American technology and logistics company

TBX (formerly known as Telcobuy) is an American technology and supply chain management company founded by David Steward and Jim Kavanaugh in 1999. The company provides enterprise networking services and data center security. It is also a reseller of information technology hardware.

Headquartered in St. Louis, Missouri, the company operates more than 2 million square feet of warehousing, distribution, and integration space throughout the United States. It is a privately held Minority Business Enterprise (MBE).

==History==
Telcobuy.com, LLC was created in 1999 by World Wide Technology (WWT) and its founders David Steward and Jim Kavanaugh as a telecom-focused affiliate. During its first year of business, the company sold 94 percent of its equipment inventory to SBC Communications Inc., Bell Atlantic Corp. and GTE Corp.

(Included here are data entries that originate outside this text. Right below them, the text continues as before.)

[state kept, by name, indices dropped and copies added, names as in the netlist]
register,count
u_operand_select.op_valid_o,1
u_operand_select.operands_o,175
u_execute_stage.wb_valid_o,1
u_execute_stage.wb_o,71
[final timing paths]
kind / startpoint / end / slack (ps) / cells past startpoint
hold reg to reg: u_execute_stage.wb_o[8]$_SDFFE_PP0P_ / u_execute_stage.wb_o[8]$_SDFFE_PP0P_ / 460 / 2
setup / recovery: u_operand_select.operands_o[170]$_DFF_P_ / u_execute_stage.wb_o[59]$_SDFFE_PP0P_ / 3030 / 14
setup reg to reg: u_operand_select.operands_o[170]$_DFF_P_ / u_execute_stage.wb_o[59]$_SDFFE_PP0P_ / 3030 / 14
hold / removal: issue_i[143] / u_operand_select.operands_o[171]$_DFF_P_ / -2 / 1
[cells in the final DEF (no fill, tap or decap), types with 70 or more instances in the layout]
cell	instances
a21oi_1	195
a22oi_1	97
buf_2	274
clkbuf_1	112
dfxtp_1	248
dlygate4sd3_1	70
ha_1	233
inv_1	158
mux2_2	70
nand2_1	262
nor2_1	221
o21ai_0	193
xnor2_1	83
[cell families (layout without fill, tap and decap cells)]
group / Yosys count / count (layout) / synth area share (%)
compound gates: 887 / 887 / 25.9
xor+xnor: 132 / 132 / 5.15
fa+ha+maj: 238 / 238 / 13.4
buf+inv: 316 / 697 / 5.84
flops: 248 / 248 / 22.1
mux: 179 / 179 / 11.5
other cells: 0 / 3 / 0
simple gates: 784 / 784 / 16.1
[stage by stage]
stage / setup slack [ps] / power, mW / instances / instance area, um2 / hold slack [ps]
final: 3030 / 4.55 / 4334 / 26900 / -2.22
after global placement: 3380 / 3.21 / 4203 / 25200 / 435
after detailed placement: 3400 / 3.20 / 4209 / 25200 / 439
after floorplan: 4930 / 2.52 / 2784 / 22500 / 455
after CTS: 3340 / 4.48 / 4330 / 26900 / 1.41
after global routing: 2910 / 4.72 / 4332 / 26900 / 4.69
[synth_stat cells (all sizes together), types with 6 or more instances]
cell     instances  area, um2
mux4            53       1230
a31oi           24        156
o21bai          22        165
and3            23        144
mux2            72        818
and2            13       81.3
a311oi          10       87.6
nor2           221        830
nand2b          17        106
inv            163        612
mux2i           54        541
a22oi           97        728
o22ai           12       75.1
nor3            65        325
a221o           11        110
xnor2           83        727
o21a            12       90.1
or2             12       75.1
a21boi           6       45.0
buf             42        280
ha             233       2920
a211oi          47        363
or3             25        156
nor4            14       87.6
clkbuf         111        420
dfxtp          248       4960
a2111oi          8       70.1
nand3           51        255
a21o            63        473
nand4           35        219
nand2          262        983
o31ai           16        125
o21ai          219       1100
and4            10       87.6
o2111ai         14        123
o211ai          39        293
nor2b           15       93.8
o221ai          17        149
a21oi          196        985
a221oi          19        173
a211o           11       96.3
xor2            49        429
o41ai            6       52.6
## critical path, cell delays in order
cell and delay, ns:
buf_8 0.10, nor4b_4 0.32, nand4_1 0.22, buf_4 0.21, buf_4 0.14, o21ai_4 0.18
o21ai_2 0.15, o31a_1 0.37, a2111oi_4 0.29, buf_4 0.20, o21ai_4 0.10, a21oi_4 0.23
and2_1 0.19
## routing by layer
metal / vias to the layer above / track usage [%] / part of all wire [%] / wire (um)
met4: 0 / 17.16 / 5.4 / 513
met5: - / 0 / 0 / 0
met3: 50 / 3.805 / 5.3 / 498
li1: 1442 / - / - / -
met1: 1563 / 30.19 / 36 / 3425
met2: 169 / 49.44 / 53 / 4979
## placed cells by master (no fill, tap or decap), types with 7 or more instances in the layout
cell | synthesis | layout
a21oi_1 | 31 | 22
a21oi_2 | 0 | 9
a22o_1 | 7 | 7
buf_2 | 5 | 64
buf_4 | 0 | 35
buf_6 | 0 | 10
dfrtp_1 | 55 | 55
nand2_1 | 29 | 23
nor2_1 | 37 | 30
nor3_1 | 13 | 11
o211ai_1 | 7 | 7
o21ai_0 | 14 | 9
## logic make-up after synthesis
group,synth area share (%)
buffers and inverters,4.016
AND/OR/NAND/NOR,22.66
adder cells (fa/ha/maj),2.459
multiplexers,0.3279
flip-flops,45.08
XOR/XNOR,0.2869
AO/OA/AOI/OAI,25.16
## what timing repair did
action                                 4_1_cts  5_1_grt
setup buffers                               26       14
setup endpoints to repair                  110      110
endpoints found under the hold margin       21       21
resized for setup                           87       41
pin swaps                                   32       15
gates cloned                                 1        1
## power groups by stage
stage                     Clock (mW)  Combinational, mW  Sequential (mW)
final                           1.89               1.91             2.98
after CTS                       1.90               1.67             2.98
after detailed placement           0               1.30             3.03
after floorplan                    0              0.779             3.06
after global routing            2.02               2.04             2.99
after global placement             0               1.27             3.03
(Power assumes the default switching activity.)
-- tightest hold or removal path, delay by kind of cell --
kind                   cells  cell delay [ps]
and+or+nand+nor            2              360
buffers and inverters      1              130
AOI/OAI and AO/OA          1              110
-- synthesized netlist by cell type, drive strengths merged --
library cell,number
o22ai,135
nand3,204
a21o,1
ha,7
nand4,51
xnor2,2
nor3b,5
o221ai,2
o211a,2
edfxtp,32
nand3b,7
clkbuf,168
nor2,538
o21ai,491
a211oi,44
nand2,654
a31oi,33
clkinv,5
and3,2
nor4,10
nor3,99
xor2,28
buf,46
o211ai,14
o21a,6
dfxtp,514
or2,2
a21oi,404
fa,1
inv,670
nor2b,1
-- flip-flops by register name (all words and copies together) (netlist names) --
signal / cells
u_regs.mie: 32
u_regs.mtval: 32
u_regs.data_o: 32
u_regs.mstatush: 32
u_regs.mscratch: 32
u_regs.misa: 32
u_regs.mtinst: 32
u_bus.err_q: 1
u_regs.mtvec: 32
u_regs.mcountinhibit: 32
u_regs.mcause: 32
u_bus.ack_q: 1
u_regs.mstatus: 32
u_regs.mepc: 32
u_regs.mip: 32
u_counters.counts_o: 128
$ cat src/hdl/vlsu_datapath.sv
`timescale 1ns/10ps

`include "vlsu_params.svh"

module vlsu_datapath
  import vlsu_pkg::*;
(
  input  vlsu_req_t              cur_req_i,
  // Address generator
  input  logic [31:0]            mem_addr_i,
  input  logic [1:0]             mem_off_i,
  input  logic [2:0]             mem_bytes_i,
  input  logic                   mem_active_i,
  input  logic                   mem_last_i,
  input  vrf_addr_t              vrf_addr_i,
  input  logic [1:0]             vrf_off_i,
  input  logic [2:0]             vrf_bytes_i,
  input  logic                   vrf_active_i,
  // Reorder buffer status
  input  rob_id_t                rob_alloc_id_i,
  input  logic                   rob_head_valid_i,
  input  elen_t                  rob_head_data_i,
  input  rob_id_t                rob_head_id_i,
  input  logic                   rob_full_i,
  input  logic                   rob_empty_i,
  // Memory
  input  logic                   mem_ready_i,
  input  mem_result_t            mem_result_i,
  input  logic                   mem_result_valid_i,
  output logic                   mem_valid_o,
  output mem_req_t               mem_req_o,
  // Register file
  input  logic                   vrf_wvalid_i,
  input  elen_t                  vrf_rdata_i,
  input  logic                   vrf_rvalid_i,
  output logic                   vrf_we_o,
  output vrf_addr_t              vrf_waddr_o,
  output elen_t                  vrf_wdata_o,
  output logic [`VLSU_ELENB-1:0] vrf_wbe_o,
  output logic                   vrf_re_o,
  output vrf_addr_t              vrf_raddr_o,
  // Counter strobes and reorder buffer controls
  output logic                   mem_adv_o,
  output logic                   vrf_adv_o,
  output logic                   rob_alloc_o,
  output logic                   rob_push_o,
  output rob_id_t                rob_push_id_o,
  output elen_t                  rob_push_data_o,
  output logic                   rob_pop_o
);

  logic                   is_load;
  logic                   head_ok;
  logic [`VLSU_ELENB-1:0] byte_mask;

  // Rotate left by a number of bytes
  function automatic elen_t rot_bytes(input elen_t data, input logic [1:0] sh);
    case (sh)
      2'd1:    return {data[23:0], data[31:24]};
      2'd2:    return {data[15:0], data[31:16]};
      2'd3:    return {data[7:0], data[31:8]};
      default: return data;
    endcase
  endfunction

  // Enable for the lowest n bytes
  function automatic logic [`VLSU_ELENB-1:0] lead_mask(input logic [2:0] n);
    logic [`VLSU_ELENB-1:0] m;
    for (int k = 0; k < `VLSU_ELENB; k++) begin
      m[k] = k < int'(n);
    end
    return m;
  endfunction

  assign is_load = (cur_req_i.op == VLE) || (cur_req_i.op == VLSE);
  assign head_ok = rob_head_valid_i & ~rob_empty_i;

  // Strided beats carry one element, so the lead mask shifted to its offset
  // covers the element, while unit stride starts at offset zero
  assign byte_mask = is_load ? lead_mask(vrf_bytes_i) << vrf_off_i
                             : lead_mask(mem_bytes_i) << mem_off_i;

  // Register write moves the element from memory offset to register offset
  assign vrf_waddr_o = vrf_addr_i;
  assign vrf_wdata_o = rot_bytes(rob_head_data_i, vrf_off_i - mem_off_i);
  assign vrf_wbe_o   = byte_mask;
  assign vrf_raddr_o = vrf_addr_i;

  always_comb begin
    mem_valid_o     = 1'b0;
    mem_req_o       = '0;
    vrf_we_o        = 1'b0;
    vrf_re_o        = 1'b0;
    mem_adv_o       = 1'b0;
    vrf_adv_o       = 1'b0;
    rob_alloc_o     = 1'b0;
    rob_push_o      = 1'b0;
    rob_push_id_o   = '0;
    rob_push_data_o = '0;
    rob_pop_o       = 1'b0;

    mem_req_o.addr = mem_addr_i;
    mem_req_o.last = mem_last_i;

    if (is_load) begin
      //////////////////////////////////////////////////
      // Load: memory to buffer to register file
      //////////////////////////////////////////////////
      // Each request reserves the entry its result returns to
      mem_valid_o  = mem_active_i & ~rob_full_i;
      mem_req_o.id = rob_alloc_id_i;
      rob_alloc_o  = mem_valid_o & mem_ready_i;
      mem_adv_o    = rob_alloc_o;

      rob_push_o      = mem_result_valid_i;
      rob_push_id_o   = mem_result_i.id;
      rob_push_data_o = mem_result_i.rdata;

      // In-order write-back of the head
      vrf_we_o  = vrf_active_i & head_ok;
      rob_pop_o = vrf_we_o & vrf_wvalid_i;
      vrf_adv_o = rob_pop_o;
    end else begin
      //////////////////////////////////////////////////
      // Store: register file to buffer to memory
      //////////////////////////////////////////////////
      vrf_re_o        = vrf_active_i & ~rob_full_i;
      rob_alloc_o     = vrf_re_o & vrf_rvalid_i;
      rob_push_o      = rob_alloc_o;
      rob_push_id_o   = rob_alloc_id_i;
      rob_push_data_o = vrf_rdata_i;
      vrf_adv_o       = rob_alloc_o;

      mem_valid_o     = mem_active_i & head_ok;
      mem_req_o.id    = rob_head_id_i;
      mem_req_o.we    = 1'b1;
      mem_req_o.strb  = byte_mask;
      mem_req_o.wdata = rot_bytes(rob_head_data_i, mem_off_i - vrf_off_i);
      rob_pop_o       = mem_valid_o & mem_ready_i;
      mem_adv_o       = rob_pop_o;
    end
  end

endmodule

$ cat src/hdl/vlsu_top.sv
`timescale 1ns/10ps

`include "vlsu_params.svh"

module vlsu_top
  import vlsu_pkg::*;
(
  input  logic                   clk_i,
  input  logic                   rst_i,
  // Requester
  input  vlsu_req_t              req_i,
  input  logic                   req_valid_i,
  output logic                   req_ready_o,
  // Response
  output logic                   rsp_valid_o,
  output vlsu_rsp_t              rsp_o,
  // Memory
  output logic                   mem_valid_o,
  input  logic                   mem_ready_i,
  output mem_req_t               mem_req_o,
  input  logic                   mem_result_valid_i,
  input  mem_result_t            mem_result_i,
  // Register file write
  output logic                   vrf_we_o,
  output vrf_addr_t              vrf_waddr_o,
  output elen_t                  vrf_wdata_o,
  output logic [`VLSU_ELENB-1:0] vrf_wbe_o,
  input  logic                   vrf_wvalid_i,
  // Register file read
  output logic                   vrf_re_o,
  output vrf_addr_t              vrf_raddr_o,
  input  elen_t                  vrf_rdata_i,
  input  logic                   vrf_rvalid_i
);

  vlsu_req_t   cur_req;
  logic        start;
  logic        mem_done;
  logic        vrf_done;
  logic [31:0] mem_addr;
  logic [1:0]  mem_off;
  logic [2:0]  mem_bytes;
  logic        mem_active;
  logic        mem_last;
  vrf_addr_t   vrf_addr;
  logic [1:0]  vrf_off;
  logic [2:0]  vrf_bytes;
  logic        vrf_active;
  logic        mem_adv;
  logic        vrf_adv;
  logic        rob_alloc;
  logic        rob_push;
  rob_id_t     rob_push_id;
  elen_t       rob_push_data;
  logic        rob_pop;
  rob_id_t     rob_alloc_id;
  logic        rob_head_valid;
  elen_t       rob_head_data;
  rob_id_t     rob_head_id;
  logic        rob_full;
  logic        rob_empty;

  vlsu_issue i_issue (
    .clk_i      (clk_i),
    .rst_i      (rst_i),
    .req_i      (req_i),
    .req_valid_i(req_valid_i),
    .mem_done_i (mem_done),
    .vrf_done_i (vrf_done),
    .req_ready_o(req_ready_o),
    .start_o    (start),
    .cur_req_o  (cur_req),
    .rsp_valid_o(rsp_valid_o),
    .rsp_o      (rsp_o)
  );

  vlsu_addr_gen i_addr_gen (
    .clk_i       (clk_i),
    .rst_i       (rst_i),
    .start_i     (start),
    .cur_req_i   (cur_req),
    .mem_adv_i   (mem_adv),
    .vrf_adv_i   (vrf_adv),
    .mem_addr_o  (mem_addr),
    .mem_off_o   (mem_off),
    .mem_bytes_o (mem_bytes),
    .mem_active_o(mem_active),
    .mem_last_o  (mem_last),
    .vrf_addr_o  (vrf_addr),
    .vrf_off_o   (vrf_off),
    .vrf_bytes_o (vrf_bytes),
    .vrf_active_o(vrf_active),
    .mem_done_o  (mem_done),
    .vrf_done_o  (vrf_done)
  );

  vlsu_rob #(
    .NumWords(`VLSU_ROB_DEPTH)
  ) i_rob (
    .clk_i       (clk_i),
    .rst_i       (rst_i),
    .alloc_i     (rob_alloc),
    .push_i      (rob_push),
    .push_id_i   (rob_push_id),
    .push_data_i (rob_push_data),
    .pop_i       (rob_pop),
    .alloc_id_o  (rob_alloc_id),
    .head_valid_o(rob_head_valid),
    .head_data_o (rob_head_data),
    .head_id_o   (rob_head_id),
    .full_o      (rob_full),
    .empty_o     (rob_empty)
  );

  vlsu_datapath i_datapath (
    .cur_req_i         (cur_req),
    .mem_addr_i        (mem_addr),
    .mem_off_i         (mem_off),
    .mem_bytes_i       (mem_bytes),
    .mem_active_i      (mem_active),
    .mem_last_i        (mem_last),
    .vrf_addr_i        (vrf_addr),
    .vrf_off_i         (vrf_off),
    .vrf_bytes_i       (vrf_bytes),
    .vrf_active_i      (vrf_active),
    .rob_alloc_id_i    (rob_alloc_id),
    .rob_head_valid_i  (rob_head_valid),
    .rob_head_data_i   (rob_head_data),
    .rob_head_id_i     (rob_head_id),
    .rob_full_i        (rob_full),
    .rob_empty_i       (rob_empty),
    .mem_ready_i       (mem_ready_i),
    .mem_result_i      (mem_result_i),
    .mem_result_valid_i(mem_result_valid_i),
    .mem_valid_o       (mem_valid_o),
    .mem_req_o         (mem_req_o),
    .vrf_wvalid_i      (vrf_wvalid_i),
    .vrf_rdata_i       (vrf_rdata_i),
    .vrf_rvalid_i      (vrf_rvalid_i),
    .vrf_we_o          (vrf_we_o),
    .vrf_waddr_o       (vrf_waddr_o),
    .vrf_wdata_o       (vrf_wdata_o),
    .vrf_wbe_o         (vrf_wbe_o),
    .vrf_re_o          (vrf_re_o),
    .vrf_raddr_o       (vrf_raddr_o),
    .mem_adv_o         (mem_adv),
    .vrf_adv_o         (vrf_adv),
    .rob_alloc_o       (rob_alloc),
    .rob_push_o        (rob_push),
    .rob_push_id_o     (rob_push_id),
    .rob_push_data_o   (rob_push_data),
    .rob_pop_o         (rob_pop)
  );

endmodule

The company filed a registration statement for an initial public offering in 2000 remained privately held. In 2022, WWT rebranded the Telcobuy business as TBX.

==Operations==
TBX has included supplier diversity in its supply chain — spending more than $57 million with minorities, women, and Service Disabled Veteran-Owned Businesses (SDVOB) since 2001.

In October 2009, the company partnered with IBM for Cisco systems as a Cisco Certified Gold Partner. The company ships in-stock Cisco equipment directly from its inventory, while non-stocked items are processed and drop-shipped from Cisco.